[ENTRIES PROVIDED — start]
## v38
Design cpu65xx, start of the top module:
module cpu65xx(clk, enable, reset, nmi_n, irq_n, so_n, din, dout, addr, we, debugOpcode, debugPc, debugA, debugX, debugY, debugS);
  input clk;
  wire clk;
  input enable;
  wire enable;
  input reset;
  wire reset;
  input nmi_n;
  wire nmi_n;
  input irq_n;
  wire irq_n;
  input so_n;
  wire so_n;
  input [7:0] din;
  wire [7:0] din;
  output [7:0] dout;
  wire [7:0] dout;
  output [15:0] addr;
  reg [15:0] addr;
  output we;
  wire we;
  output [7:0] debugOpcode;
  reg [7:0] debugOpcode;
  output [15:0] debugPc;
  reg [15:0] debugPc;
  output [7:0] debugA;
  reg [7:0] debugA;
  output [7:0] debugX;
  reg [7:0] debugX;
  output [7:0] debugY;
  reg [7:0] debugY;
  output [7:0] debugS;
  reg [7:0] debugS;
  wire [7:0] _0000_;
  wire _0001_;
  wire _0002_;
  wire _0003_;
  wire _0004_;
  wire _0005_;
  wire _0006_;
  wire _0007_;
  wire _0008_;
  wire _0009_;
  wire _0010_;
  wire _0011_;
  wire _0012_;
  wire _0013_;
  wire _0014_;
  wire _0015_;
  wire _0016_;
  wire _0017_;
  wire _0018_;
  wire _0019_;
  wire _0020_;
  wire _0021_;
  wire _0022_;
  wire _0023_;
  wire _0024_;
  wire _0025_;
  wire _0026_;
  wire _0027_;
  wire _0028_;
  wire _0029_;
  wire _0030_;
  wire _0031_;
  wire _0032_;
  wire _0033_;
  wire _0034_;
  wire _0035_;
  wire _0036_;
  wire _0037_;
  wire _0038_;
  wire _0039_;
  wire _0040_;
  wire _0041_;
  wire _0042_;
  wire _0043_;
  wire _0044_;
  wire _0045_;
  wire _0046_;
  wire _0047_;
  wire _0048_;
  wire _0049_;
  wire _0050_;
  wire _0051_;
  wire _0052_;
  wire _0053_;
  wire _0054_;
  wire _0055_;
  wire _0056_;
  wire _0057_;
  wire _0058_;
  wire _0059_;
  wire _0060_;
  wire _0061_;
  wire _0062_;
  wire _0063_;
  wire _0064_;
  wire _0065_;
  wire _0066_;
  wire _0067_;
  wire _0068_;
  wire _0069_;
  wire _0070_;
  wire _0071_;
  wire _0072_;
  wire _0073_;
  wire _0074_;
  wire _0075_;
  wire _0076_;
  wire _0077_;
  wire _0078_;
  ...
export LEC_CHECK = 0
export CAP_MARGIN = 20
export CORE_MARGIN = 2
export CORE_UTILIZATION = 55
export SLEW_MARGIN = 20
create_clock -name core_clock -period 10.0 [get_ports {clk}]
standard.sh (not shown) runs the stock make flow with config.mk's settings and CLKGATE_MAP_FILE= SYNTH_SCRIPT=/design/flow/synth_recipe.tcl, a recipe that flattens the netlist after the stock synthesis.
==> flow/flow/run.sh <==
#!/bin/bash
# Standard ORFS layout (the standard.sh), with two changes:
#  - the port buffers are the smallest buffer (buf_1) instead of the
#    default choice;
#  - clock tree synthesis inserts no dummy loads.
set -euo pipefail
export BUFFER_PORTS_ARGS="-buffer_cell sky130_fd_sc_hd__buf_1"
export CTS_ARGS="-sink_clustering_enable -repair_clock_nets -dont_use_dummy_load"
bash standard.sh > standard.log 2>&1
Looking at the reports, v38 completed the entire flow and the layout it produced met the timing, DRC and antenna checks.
This is an optimization exercise on Yosys and OpenROAD, whose aim is small area, not a production implementation.
No run shown here included a check of the RTL's function; only the layout flow was run.
No run shown here takes its clock network from TritonCTS; it comes from the design's own scripts or RTL.
No driver is modelled on the clock port, so clock power and skew are understated where the tree is cut down; a real chip needs a root buffer or a tree.
Power figures rest on the tool's default switching activity, not on a simulated workload.

`design/flow/flow/run.sh`:
```
#!/bin/bash
# The standard synthesis and layout (standard.sh), with these changes
# to how the layout is made:
#  - clock tree: three clkbuf_16, each at the centre of an equal share of
#    the flip-flops, driven by the clock port (flow/pre_cts.tcl replaces
#    clock_tree_synthesis)
#  - after CTS, combinational cells and buffers go down to the smallest
#    drive strength that leaves no slew, cap or timing violation
#    (flow/post_cts.tcl)
#  - port buffers are buf_1; repair aims at the library's own cap and slew
#    limits; core utilization 70%
# ORFS writes each step's full log under orfs/logs/; this script's own
# output goes to flow_run.log.
set -euo pipefail
export FLOW_CLK_BUF=sky130_fd_sc_hd__clkbuf_16
export FLOW_CLK_K=3
bash standard.sh \
  "PRE_CTS_TCL=$PWD/flow/pre_cts.tcl" "POST_CTS_TCL=$PWD/flow/post_cts.tcl" \
  "BUFFER_PORTS_ARGS=-buffer_cell sky130_fd_sc_hd__buf_1" \
  CAP_MARGIN=0 SLEW_MARGIN=0 CORE_UTILIZATION=70 \
  finish > flow_run.log 2>&1
```
`design/flow/flow/post_cts.tcl`:
```
# After CTS and its timing repair: move each combinational cell and buffer
# to the smallest cell of the same function (same name but for the drive
# strength) that leaves no max-slew or max-capacitance violation and keeps
# setup and hold slack above a margin. Flip-flops and clock buffers keep
# their cells.
proc my_violations { } {
  set bad 0
  if { [sta::max_slew_violation_count] > 0 } { set bad 1 }
  if { [sta::max_capacitance_violation_count] > 0 } { set bad 1 }
  if { [worst_slack -max] < 1.0 } { set bad 1 }
  if { [worst_slack -min] < 0.1 } { set bad 1 }
  return $bad
}

proc my_downsize { } {
  estimate_parasitics -placement
  if { [my_violations] } {
    puts "my_downsize: violations before downsizing; skipped"
    return
  }
  set saved 0.0
  set n 0
  foreach inst [get_cells *] {
    set name [get_full_name $inst]
    set ref [get_property $inst ref_name]
    if { [string match clkbuf_* $name] } { continue }
    if { ![regexp {^(sky130_fd_sc_hd__[a-z0-9]+)_([0-9]+)$} $ref -> base size] } { continue }
    if { [regexp {__(df|sdf|edf|sedf|dl|tap|fill|decap|conb|diode)} $ref] } { continue }
    set cur_area [get_property [get_lib_cells $ref] area]
    set cands {}
    foreach lc [get_lib_cells ${base}_*] {
      set lname [get_name $lc]
      if { ![regexp {^sky130_fd_sc_hd__[a-z0-9]+_[0-9]+$} $lname] } { continue }
      if { [get_property $lc dont_use] } { continue }
      set a [get_property $lc area]
      if { $a < $cur_area - 1e-6 } { lappend cands [list $a $lname] }
    }
    foreach cand [lsort -real -index 0 $cands] {
      lassign $cand a lname
      replace_cell $inst $lname
      if { [my_violations] } {
        replace_cell $inst $ref
      } else {
        puts "my_downsize: $name $ref -> $lname"
        set saved [expr { $saved + $cur_area - $a }]
        incr n
        break
      }
    }
  }
  puts "my_downsize: $n cells, [format %.2f $saved] um2 saved"
}
my_downsize

proc my_clk_pin_slew { buf } {
  set worst 0.0
  set net [get_nets -of_objects [get_pins [get_full_name $buf]/X]]
  foreach pin [get_pins -of_objects $net -filter "direction == input"] {
    foreach p {slew_max_rise slew_max_fall} {
      set s [sta::time_ui_sta [get_property $pin $p]]
      if { $s > $worst } { set worst $s }
    }
  }
  return $worst
}

proc my_downsize_clock { } {
  set limit [expr { $::env(FLOW_CLK_SLEW_PS) * 1e-12 }]
  estimate_parasitics -placement
  foreach buf [get_cells clkbuf_*] {
    set ref [get_property $buf ref_name]
    set s [my_clk_pin_slew $buf]
    puts "my_downsize_clock: [get_full_name $buf] $ref slew [format %.1f [expr { $s * 1e12 }]] ps"
    foreach cand {sky130_fd_sc_hd__clkbuf_4 sky130_fd_sc_hd__clkbuf_8} {
      if { [get_property [get_lib_cells $cand] area] >= [get_property [get_lib_cells $ref] area] } { continue }
      replace_cell $buf $cand
      set s2 [my_clk_pin_slew $buf]
      if { $s2 <= $limit && ![my_violations] } {
        puts "my_downsize_clock: [get_full_name $buf] $ref -> $cand slew [format %.1f [expr { $s2 * 1e12 }]] ps"
        break
      }
      replace_cell $buf $ref
    }
  }
}
if { [info exists ::env(FLOW_CLK_SLEW_PS)] } { my_downsize_clock }

# the cells changed in place; legalize again to be safe
detailed_placement
check_placement -verbose
```
`design/flow/flow/pre_cts.tcl`:
```
proc clock_tree_synthesis { args } {
  set block [ord::get_db_block]
  set net [$block findNet i_clk]
  set k $::env(FLOW_CLK_K)
  set pins {}
  set xs {}
  set ys {}
  foreach it [$net getITerms] {
    set b [[$it getInst] getBBox]
    lappend pins "[[$it getInst] getName]/[[$it getMTerm] getName]"
    lappend xs [expr { ([$b xMin] + [$b xMax]) / 2.0 }]
    lappend ys [expr { ([$b yMin] + [$b yMax]) / 2.0 }]
  }
  set n [llength $pins]
  # initial centres: sinks spread along the sorted x+y order
  set order [lsort -real -indices [lmap x $xs y $ys { expr { $x + 0.7 * $y } }]]
  set cx {}
  set cy {}
  for { set c 0 } { $c < $k } { incr c } {
    set i [lindex $order [expr { int(($c + 0.5) * $n / $k) }]]
    lappend cx [lindex $xs $i]
    lappend cy [lindex $ys $i]
  }
  # k-means with at most ceil(n/k) sinks per group: each round assigns
  # the sink-group pairs in order of distance, skipping full groups
  set cap [expr { ($n + $k - 1) / $k }]
  for { set iter 0 } { $iter < 30 } { incr iter } {
    set pairs {}
    set i 0
    foreach x $xs y $ys {
      for { set c 0 } { $c < $k } { incr c } {
        lappend pairs [list [expr { abs($x - [lindex $cx $c]) + abs($y - [lindex $cy $c]) }] $i $c]
      }
      incr i
    }
    set assign [lrepeat $n -1]
    set fill [lrepeat $k 0]
    foreach p [lsort -real -index 0 $pairs] {
      lassign $p d i c
      if { [lindex $assign $i] >= 0 || [lindex $fill $c] >= $cap } { continue }
      lset assign $i $c
      lset fill $c [expr { [lindex $fill $c] + 1 }]
    }
    set ncx {}
    set ncy {}
    for { set c 0 } { $c < $k } { incr c } {
      set sx 0.0
      set sy 0.0
      set m 0
      foreach a $assign x $xs y $ys {
        if { $a == $c } {
          set sx [expr { $sx + $x }]
          set sy [expr { $sy + $y }]
          incr m
        }
      }
      if { $m > 0 } {
        lappend ncx [expr { $sx / $m }]
        lappend ncy [expr { $sy / $m }]
      } else {
        lappend ncx [lindex $cx $c]
        lappend ncy [lindex $cy $c]
      }
    }
    set cx $ncx
    set cy $ncy
  }
  for { set c 0 } { $c < $k } { incr c } {
    set loads {}
    foreach a $assign p $pins {
      if { $a == $c } { lappend loads [get_pins $p] }
    }
    if { [llength $loads] == 0 } { continue }
    set x [ord::dbu_to_microns [expr { int([lindex $cx $c]) }]]
    set y [ord::dbu_to_microns [expr { int([lindex $cy $c]) }]]
    puts "clock buffer $c: [llength $loads] sinks at $x $y"
    insert_buffer -buffer_cell $::env(FLOW_CLK_BUF) -net i_clk -load_pins $loads \
      -location [list $x $y] -buffer_name clkbuf_$c -net_name clk_$c
  }
  set_propagated_clock [all_clocks]
}
```
`design/flow/standard.sh`:
```
#!/bin/bash
# synth_recipe.tcl (not shown) runs the flow's synth.tcl, then flattens the netlist and writes it again
# the make line also repeats each setting of config.mk as NAME=value (left out here)
make -C /OpenROAD-flow-scripts/flow DESIGN_CONFIG=/design/flow/config.mk WORK_HOME=/design/flow/orfs CLKGATE_MAP_FILE= SYNTH_SCRIPT=/design/flow/synth_recipe.tcl "${@:-finish}"
```
`design/flow/config.mk`:
```
export PLATFORM = sky130hd
export DESIGN_NAME = FSM_LightStand
export DESIGN_NICKNAME = FSM_LightStand
export VERILOG_FILES = /design/flow/design.v
export SDC_FILE = /design/flow/constraint.sdc
export NUM_CORES = 4
export LEC_CHECK = 0
export CAP_MARGIN = 20
export CORE_MARGIN = 2
export CORE_UTILIZATION = 40
export SLEW_MARGIN = 20
```
`design/flow/constraint.sdc`:
```
create_clock -name core_clock -period 10.0 [get_ports {i_clk}]
set_input_delay 2.0000 -clock core_clock [delete_from_list [all_inputs] [get_ports {i_clk}]]
set_output_delay 2.0000 -clock core_clock [all_outputs]
set_load 0.01 [all_outputs]
```
Background: an optimization exercise with open tools, aiming at small area and a short achievable clock period. Do not read the settings as production practice. Only simulation tests tie the RTL to the original design; equivalence was not proved.

xenon:
==> flow/design.v (excerpt) <==
module sparc_alu_reg (
    input             clk,
    input      [31:0] valA_in,
    input      [31:0] valB_in,
    input      [1:0]  op_in,
    input      [2:0]  op2_in,
    input      [21:0] imm22_in,
    input      [5:0]  op3_in,
    input             i_in,
    input      [12:0] simm13_in,
    input      [31:0] pc_in,
    input             a_in,
    input      [3:0]  cond_in,
    input      [29:0] disp30_in,
    input      [3:0]  icc_in,
    input      [31:0] y_in,
    output reg [63:0] res_out,
    output reg [31:0] target_out,
    output reg        mux_sel_out,
    output reg [3:0]  icc_out,
    output reg [31:0] y_out,
    output reg        a_out,
    output reg        trap_out
);
export LEC_CHECK = 0
export ABC_AREA = 1
export CAP_MARGIN = 60
export CORE_MARGIN = 2
export CORE_UTILIZATION = 55
export SLEW_MARGIN = 60
create_clock -name core_clock -period 400.0 [get_ports {clk}]
standard.sh (not shown) runs the stock make flow with config.mk's settings and CLKGATE_MAP_FILE= SYNTH_SCRIPT=/design/flow/synth_recipe.tcl, a recipe that flattens the netlist after the stock synthesis.
==> flow/flow/run.sh <==
#!/bin/bash
# Own flow: the standard layout (standard.sh: the standard synthesis and every ORFS step
# unchanged), except that the port buffers that ORFS's buffer_ports inserts during placement
# are the library's smallest buffer, sky130_fd_sc_hd__buf_1 (ORFS's BUFFER_PORTS_ARGS), instead
# of the cell the resizer picks by default. Every input and output port still gets a buffer.
set -euo pipefail
bash standard.sh "BUFFER_PORTS_ARGS=-buffer_cell sky130_fd_sc_hd__buf_1" finish > layout.log 2>&1
Every stage of the flow completed for xenon, and the final layout passed the timing, design-rule and antenna checks.
This is an optimization exercise on Yosys and OpenROAD, whose aim is small area and a short achievable clock period, not a production implementation.
Function was checked by simulation only, so behaviour that the tests miss may differ from the original.
No activity file was given, so power comes from the tool's default toggle rates.

==> flow/config.mk <==
export PLATFORM = sky130hd
export DESIGN_NAME = alu8_top
export DESIGN_NICKNAME = alu8_top
export VERILOG_FILES = /design/flow/design.v
export SDC_FILE = /design/flow/constraint.sdc
export NUM_CORES = 4
export LEC_CHECK = 0
export CAP_MARGIN = 20
export CORE_MARGIN = 2
export CORE_UTILIZATION = 40
export SLEW_MARGIN = 20
==> flow/constraint.sdc <==
create_clock -name core_clock -period 6.0 [get_ports {clk}]
set_input_delay 1.2000 -clock core_clock [delete_from_list [all_inputs] [get_ports {clk}]]
set_output_delay 1.2000 -clock core_clock [all_outputs]
set_load 0.01 [all_outputs]
==> flow/design.v <==
`timescale 1ns / 1ns
module alu8_top(
    input            clk,
    input      [7:0] regA,
    input      [7:0] regB,
    input      [4:0] opcode,
    input      [7:0] flagsIn,
    output reg [7:0] res,
    output reg [7:0] flagsOut
);
    reg [7:0] regA_q, regB_q, flagsIn_q;
    reg [4:0] opcode_q;
    wire [7:0] res_d, flagsOut_d;
    alu8 u_alu(
        .regA(regA_q),
        .regB(regB_q),
        .opcode(opcode_q),
        .flagsIn(flagsIn_q),
        .res(res_d),
        .flagsOut(flagsOut_d)
    );
    always @(posedge clk) begin
        regA_q    <= regA;
        regB_q    <= regB;
        opcode_q  <= opcode;
        flagsIn_q <= flagsIn;
        res       <= res_d;
        flagsOut  <= flagsOut_d;
    end
endmodule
[ENTRIES PROVIDED — finish]
WHAT YOU SHOULD DO: Reprint the data above from the opening line to the line holding "wire _0023_;", inclusive, and nothing else.

RESULT:
## v38
Design cpu65xx, start of the top module:
module cpu65xx(clk, enable, reset, nmi_n, irq_n, so_n, din, dout, addr, we, debugOpcode, debugPc, debugA, debugX, debugY, debugS);
  input clk;
  wire clk;
  input enable;
  wire enable;
  input reset;
  wire reset;
  input nmi_n;
  wire nmi_n;
  input irq_n;
  wire irq_n;
  input so_n;
  wire so_n;
  input [7:0] din;
  wire [7:0] din;
  output [7:0] dout;
  wire [7:0] dout;
  output [15:0] addr;
  reg [15:0] addr;
  output we;
  wire we;
  output [7:0] debugOpcode;
  reg [7:0] debugOpcode;
  output [15:0] debugPc;
  reg [15:0] debugPc;
  output [7:0] debugA;
  reg [7:0] debugA;
  output [7:0] debugX;
  reg [7:0] debugX;
  output [7:0] debugY;
  reg [7:0] debugY;
  output [7:0] debugS;
  reg [7:0] debugS;
  wire [7:0] _0000_;
  wire _0001_;
  wire _0002_;
  wire _0003_;
  wire _0004_;
  wire _0005_;
  wire _0006_;
  wire _0007_;
  wire _0008_;
  wire _0009_;
  wire _0010_;
  wire _0011_;
  wire _0012_;
  wire _0013_;
  wire _0014_;
  wire _0015_;
  wire _0016_;
  wire _0017_;
  wire _0018_;
  wire _0019_;
  wire _0020_;
  wire _0021_;
  wire _0022_;
  wire _0023_;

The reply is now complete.